Zu den späten Helden des Zweiten Weltkriegs gehört der 1972 verstorbene St.Galler Polizeihauptmann Paul Grüninger. Er ignorierte die Verschärfung der offiziellen Flüchtlingspolitik und rettete so, auch nach dem August 1938, Hunderte von Juden. Um so vielen wie möglich zu einer legalen Einreise in die Schweiz zu verhelfen, unterschrieb er Dokumente, verfasste Empfehlungsschreiben und gab der israelitischen Flüchtlingshilfe den Rat, die Einreise der Emigranten vorzudatieren, um ihre Anwesenheit im Nachhinein legalisieren zu können. Sein Glaube an das das Recht auf Asyl und seine Menschlichkeit zerstörten jedoch seine eigene Existenz. 1941 wurde Grüninger aus seinem Amt entlassen und gerichtlich verurteilt. Danach fand er jahrelang keine Arbeit.

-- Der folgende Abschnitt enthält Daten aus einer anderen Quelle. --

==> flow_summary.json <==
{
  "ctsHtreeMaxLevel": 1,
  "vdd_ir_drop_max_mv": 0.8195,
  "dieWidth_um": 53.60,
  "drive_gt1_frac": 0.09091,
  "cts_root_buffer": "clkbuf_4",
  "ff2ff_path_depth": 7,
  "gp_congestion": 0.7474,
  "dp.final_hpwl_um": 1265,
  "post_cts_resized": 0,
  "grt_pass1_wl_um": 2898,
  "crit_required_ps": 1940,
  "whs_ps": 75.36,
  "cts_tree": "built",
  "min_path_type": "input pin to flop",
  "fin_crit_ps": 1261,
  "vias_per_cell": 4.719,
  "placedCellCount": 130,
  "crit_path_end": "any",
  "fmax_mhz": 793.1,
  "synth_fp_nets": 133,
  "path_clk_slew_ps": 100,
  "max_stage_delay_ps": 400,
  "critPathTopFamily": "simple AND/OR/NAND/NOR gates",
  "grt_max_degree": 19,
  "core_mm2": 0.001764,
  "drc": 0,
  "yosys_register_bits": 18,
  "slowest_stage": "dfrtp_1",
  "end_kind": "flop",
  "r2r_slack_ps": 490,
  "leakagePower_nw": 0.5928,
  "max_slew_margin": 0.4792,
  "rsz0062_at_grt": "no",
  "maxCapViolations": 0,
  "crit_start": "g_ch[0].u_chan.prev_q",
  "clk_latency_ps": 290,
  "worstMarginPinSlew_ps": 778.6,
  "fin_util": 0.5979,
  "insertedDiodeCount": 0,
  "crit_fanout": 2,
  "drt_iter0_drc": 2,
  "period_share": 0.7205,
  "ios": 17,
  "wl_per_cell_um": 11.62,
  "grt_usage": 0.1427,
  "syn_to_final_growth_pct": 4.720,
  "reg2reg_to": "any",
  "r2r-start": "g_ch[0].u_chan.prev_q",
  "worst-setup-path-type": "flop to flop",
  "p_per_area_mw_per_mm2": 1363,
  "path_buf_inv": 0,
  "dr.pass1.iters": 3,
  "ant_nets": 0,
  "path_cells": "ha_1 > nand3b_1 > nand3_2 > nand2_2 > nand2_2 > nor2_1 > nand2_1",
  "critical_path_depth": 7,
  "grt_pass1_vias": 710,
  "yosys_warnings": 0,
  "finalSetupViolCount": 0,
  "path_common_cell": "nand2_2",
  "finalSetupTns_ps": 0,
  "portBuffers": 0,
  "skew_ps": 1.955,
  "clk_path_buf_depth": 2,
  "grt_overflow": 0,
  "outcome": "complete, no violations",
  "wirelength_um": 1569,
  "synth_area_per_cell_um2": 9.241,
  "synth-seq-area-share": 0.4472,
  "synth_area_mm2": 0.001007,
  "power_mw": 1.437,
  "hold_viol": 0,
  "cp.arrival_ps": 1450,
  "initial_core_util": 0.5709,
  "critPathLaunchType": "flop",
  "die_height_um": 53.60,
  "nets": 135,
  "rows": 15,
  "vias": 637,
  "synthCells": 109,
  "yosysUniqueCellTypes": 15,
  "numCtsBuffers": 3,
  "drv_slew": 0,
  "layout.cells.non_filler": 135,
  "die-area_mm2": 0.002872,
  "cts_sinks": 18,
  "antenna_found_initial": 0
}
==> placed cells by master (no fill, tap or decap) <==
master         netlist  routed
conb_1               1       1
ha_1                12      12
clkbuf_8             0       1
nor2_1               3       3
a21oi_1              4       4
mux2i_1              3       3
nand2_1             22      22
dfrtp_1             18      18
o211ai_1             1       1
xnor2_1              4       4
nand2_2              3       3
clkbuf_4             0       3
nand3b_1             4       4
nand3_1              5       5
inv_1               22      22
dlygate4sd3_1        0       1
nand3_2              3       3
===== src/rtl/fp32_pkg.sv =====
`default_nettype none
// ============================================================================
//  Module      : fp32_pkg
//  Description : Shared IEEE-754 binary32 types and constants for the FP
//                datapath (divider and multiplier).
//                fp32_t          packed {sign, exp[7:0], frac[22:0]}
//                EXP_BIAS        exponent bias (127)
//                QNAN / POS_INF  canonical quiet NaN and +infinity
//                fp_div_state_t  divider control states
//  Revision    : 1.0 - initial release
// ============================================================================
package fp32_pkg;

    typedef struct packed {
        logic        sign;
        logic [7:0]  exp;
        logic [22:0] frac;
    } fp32_t;

    localparam int          EXP_BIAS = 127;
    localparam logic [31:0] QNAN     = 32'h7FC0_0000;
    localparam logic [31:0] POS_INF  = 32'h7F80_0000;

    typedef enum logic [2:0] {
        IDLE   = 3'd0,
        CHECK  = 3'd1,
        DIVIDE = 3'd2,
        ROUND  = 3'd3,
        DONE   = 3'd4
    } fp_div_state_t;

endpackage
`default_nettype wire


===== src/rtl/fp32_classify.sv =====
`default_nettype none
// ============================================================================
//  Module      : fp32_classify
//  Description : Combinational binary32 operand classifier. Subnormals are
//                treated as zero (flush-to-zero datapath).
//  Ports       : operand_i  [31:0] binary32 operand
//                sign_o            sign bit
//                is_zero_o         exponent field == 0
//                is_inf_o          exponent all ones, fraction zero
//                is_nan_o          exponent all ones, fraction nonzero
//                mant24_o   [23:0] mantissa with hidden one restored
//  Revision    : 1.0 - initial release
// ============================================================================
module fp32_classify
    import fp32_pkg::*;
(
    input  logic [31:0] operand_i,
    output logic        sign_o,
    output logic        is_zero_o,
    output logic        is_inf_o,
    output logic        is_nan_o,
    output logic [23:0] mant24_o
);

    fp32_t w_op;
    logic  w_exp_max;

    assign w_op      = fp32_t'(operand_i);
    assign w_exp_max = &w_op.exp;

    assign sign_o    = w_op.sign;
    assign is_zero_o = (w_op.exp == 8'd0);
    assign is_inf_o  = w_exp_max && (w_op.frac == 23'd0);
    assign is_nan_o  = w_exp_max && (w_op.frac != 23'd0);
    assign mant24_o  = {1'b1, w_op.frac};

endmodule
`default_nettype wire


===== src/rtl/divider32_fp.sv =====
`default_nettype none
// ============================================================================
//  Module      : divider32_fp
//  Description : Iterative binary32 divider (a_i / b_i). Restoring
//                shift-subtract, one quotient bit per clock, round to
//                nearest even, subnormals flushed to zero.
//  Ports       : clk, rst (async, active high)
//                start_i        operand valid, sampled only when idle
//                a_i, b_i       dividend / divisor
//                quotient_o     result, held until rewritten
//                done_o         one-cycle result-valid pulse
//                busy_o         start acceptance through done_o
//                nan_o, infinit_o, overflow_o, underflow_o, div_by_zero_o
//  Revision    : 1.0 - initial release
// ============================================================================
module divider32_fp
    import fp32_pkg::*;
#(
    parameter int QBITS = 26
)(
    input  logic        clk,
    input  logic        rst,
    input  logic        start_i,
    input  logic [31:0] a_i,
    input  logic [31:0] b_i,
    output logic [31:0] quotient_o,
    output logic        done_o,
    output logic        busy_o,
    output logic        nan_o,
    output logic        infinit_o,
    output logic        overflow_o,
    output logic        underflow_o,
    output logic        div_by_zero_o
);

    localparam int                 c_CNT_W     = $clog2(QBITS);
    localparam logic [c_CNT_W-1:0] c_LAST_ITER = c_CNT_W'(QBITS - 1);
    // Quotient bits below the round bit only exist when QBITS > 26; they fold into sticky.
    localparam logic [QBITS-1:0]   c_LOW_MASK  = (QBITS'(1) << (QBITS - 26)) - QBITS'(1);

    fp_div_state_t     r_state, w_next_state;
    fp32_t             r_a, r_b;
    logic              r_sign;
    logic signed [9:0] r_exp;
    logic [24:0]       r_rem;
    logic [23:0]       r_div;
    logic [QBITS-1:0]  r_q;
    logic [c_CNT_W-1:0] r_cnt;
    logic [31:0]       r_quot;
    logic              r_done, r_busy, r_nan, r_inf, r_ovf, r_unf, r_dbz;

    logic        w_a_sign, w_a_zero, w_a_inf, w_a_nan;
    logic        w_b_sign, w_b_zero, w_b_inf, w_b_nan;
    logic [23:0] w_mant_a, w_mant_b;

    fp32_classify u_class_a (
        .operand_i (r_a),
        .sign_o    (w_a_sign),
        .is_zero_o (w_a_zero),
        .is_inf_o  (w_a_inf),
        .is_nan_o  (w_a_nan),
        .mant24_o  (w_mant_a)
    );

    fp32_classify u_class_b (
        .operand_i (r_b),
        .sign_o    (w_b_sign),
        .is_zero_o (w_b_zero),
        .is_inf_o  (w_b_inf),
        .is_nan_o  (w_b_nan),
        .mant24_o  (w_mant_b)
    );

    // ---------------- operand check ----------------
    logic              w_sign_ab;
    logic              w_special, w_sp_nan, w_sp_inf, w_sp_dbz;
    logic [31:0]       w_sp_quot;
    logic signed [9:0] w_exp_init;
    logic              w_dvd_lt;

    assign w_sign_ab  = w_a_sign ^ w_b_sign;
    assign w_exp_init = $signed({2'b00, r_a.exp}) - $signed({2'b00, r_b.exp})
                        + 10'(EXP_BIAS);
    assign w_dvd_lt   = (w_mant_a < w_mant_b);

    always_comb begin
        w_special = 1'b1;
        w_sp_nan  = 1'b0;
        w_sp_inf  = 1'b0;
        w_sp_dbz  = 1'b0;
        w_sp_quot = {w_sign_ab, 31'd0};
        if (w_a_nan || w_b_nan || (w_a_inf && w_b_inf) || (w_a_zero && w_b_zero)) begin
            w_sp_nan  = 1'b1;
            w_sp_quot = QNAN;
        end else if (w_a_inf) begin
            w_sp_inf  = 1'b1;
            w_sp_quot = {w_sign_ab, POS_INF[30:0]};
        end else if (w_b_zero) begin
            w_sp_inf  = 1'b1;
            w_sp_dbz  = 1'b1;
            w_sp_quot = {w_sign_ab, POS_INF[30:0]};
        end else if (!(w_a_zero || w_b_inf)) begin
            w_special = 1'b0;
        end
    end

    // ---------------- divide step ----------------
    logic        w_ge;
    logic [24:0] w_rem_sub;

    assign w_ge      = (r_rem >= {1'b0, r_div});
    assign w_rem_sub = w_ge ? (r_rem - {1'b0, r_div}) : r_rem;

    // ---------------- rounding ----------------
    logic              w_lsb, w_guard, w_rnd, w_sticky, w_inc, w_carry;
    logic [23:0]       w_mant_sum;
    logic signed [9:0] w_exp_rnd;

    assign w_lsb      = r_q[QBITS-24];
    assign w_guard    = r_q[QBITS-25];
    assign w_rnd      = r_q[QBITS-26];
    assign w_sticky   = ((r_q & c_LOW_MASK) != '0) || (r_rem != 25'd0);
    assign w_inc      = w_guard & (w_rnd | w_sticky | w_lsb);
    assign w_mant_sum = r_q[QBITS-1 -: 24] + {23'd0, w_inc};
    // The leading quotient bit is always 1, so a cleared MSB after the
    // increment means the mantissa wrapped to 1.0 (fraction bits are zero).
    assign w_carry    = ~w_mant_sum[23];
    assign w_exp_rnd  = r_exp + $signed({9'd0, w_carry});

    // ---------------- control ----------------
    always_ff @(posedge clk or posedge rst) begin
        if (rst) r_state <= IDLE;
        else     r_state <= w_next_state;
    end

    always_comb begin
        w_next_state = r_state;
        case (r_state)
            IDLE:    if (start_i) w_next_state = CHECK;
            CHECK:   w_next_state = w_special ? DONE : DIVIDE;
            DIVIDE:  if (r_cnt == c_LAST_ITER) w_next_state = ROUND;
            ROUND:   w_next_state = DONE;
            DONE:    w_next_state = IDLE;
            default: w_next_state = IDLE;
        endcase
    end

    // ---------------- datapath / outputs ----------------
    always_ff @(posedge clk or posedge rst) begin
        if (rst) begin
            r_a    <= '0;
            r_b    <= '0;
            r_sign <= 1'b0;
            r_exp  <= '0;
            r_rem  <= '0;
            r_div  <= '0;
            r_q    <= '0;
            r_cnt  <= '0;
            r_quot <= '0;
            r_done <= 1'b0;
            r_busy <= 1'b0;
            r_nan  <= 1'b0;
            r_inf  <= 1'b0;
            r_ovf  <= 1'b0;
            r_unf  <= 1'b0;
            r_dbz  <= 1'b0;
        end else begin
            r_done <= 1'b0;
            // busy spans the done pulse, then drops unless a new start lands
            if (r_done) r_busy <= 1'b0;
            case (r_state)
                IDLE: begin
                    if (start_i) begin
                        r_a    <= fp32_t'(a_i);
                        r_b    <= fp32_t'(b_i);
                        r_busy <= 1'b1;
                        r_nan  <= 1'b0;
                        r_inf  <= 1'b0;
                        r_ovf  <= 1'b0;
                        r_unf  <= 1'b0;
                        r_dbz  <= 1'b0;
                    end
                end
                CHECK: begin
                    r_sign <= w_sign_ab;
                    if (w_special) begin
                        r_quot <= w_sp_quot;
                        r_nan  <= w_sp_nan;
                        r_inf  <= w_sp_inf;
                        r_dbz  <= w_sp_dbz;
                    end else begin
                        // pre-normalise so the quotient lands in [1,2)
                        r_exp <= w_dvd_lt ? (w_exp_init - 10'sd1) : w_exp_init;
                        r_rem <= w_dvd_lt ? {w_mant_a, 1'b0} : {1'b0, w_mant_a};
                        r_div <= w_mant_b;
                        r_q   <= '0;
                        r_cnt <= '0;
                    end
                end
                DIVIDE: begin
                    r_q   <= {r_q[QBITS-2:0], w_ge};
                    r_rem <= w_rem_sub << 1;
                    r_cnt <= r_cnt + c_CNT_W'(1);
                end
                ROUND: begin
                    if (w_exp_rnd >= 10'sd255) begin
                        r_quot <= {r_sign, POS_INF[30:0]};
                        r_ovf  <= 1'b1;
                        r_inf  <= 1'b1;
                    end else if (w_exp_rnd <= 10'sd0) begin
                        r_quot <= {r_sign, 31'd0};
                        r_unf  <= 1'b1;
                    end else begin
                        r_quot <= {r_sign, w_exp_rnd[7:0], w_mant_sum[22:0]};
                    end
                end
                DONE: r_done <= 1'b1;
                default: ;
            endcase
        end
    end

    assign quotient_o    = r_quot;
    assign done_o        = r_done;
    assign busy_o        = r_busy;
    assign nan_o         = r_nan;
    assign infinit_o     = r_inf;
    assign overflow_o    = r_ovf;
    assign underflow_o   = r_unf;
    assign div_by_zero_o = r_dbz;

endmodule
`default_nettype wire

Der engagierte Dokumentarfilmer Richard Dindo hat als Rahmen für «Grüningers Fall» das Bezirksgericht St. Gallen gewählt. Hier wurde Paul Grüninger im Oktober 1940 der Prozess gemacht wurde. Ehemalige jüdische Emigrantinnen und Emigranten, die aus der ganzen Welt herbeigereist sind, legen Zeugnis ab über den Mann, der ihnen seinerzeit das Leben rettete und von dessen weiterem Schicksal sie erst zu spät erfuhren.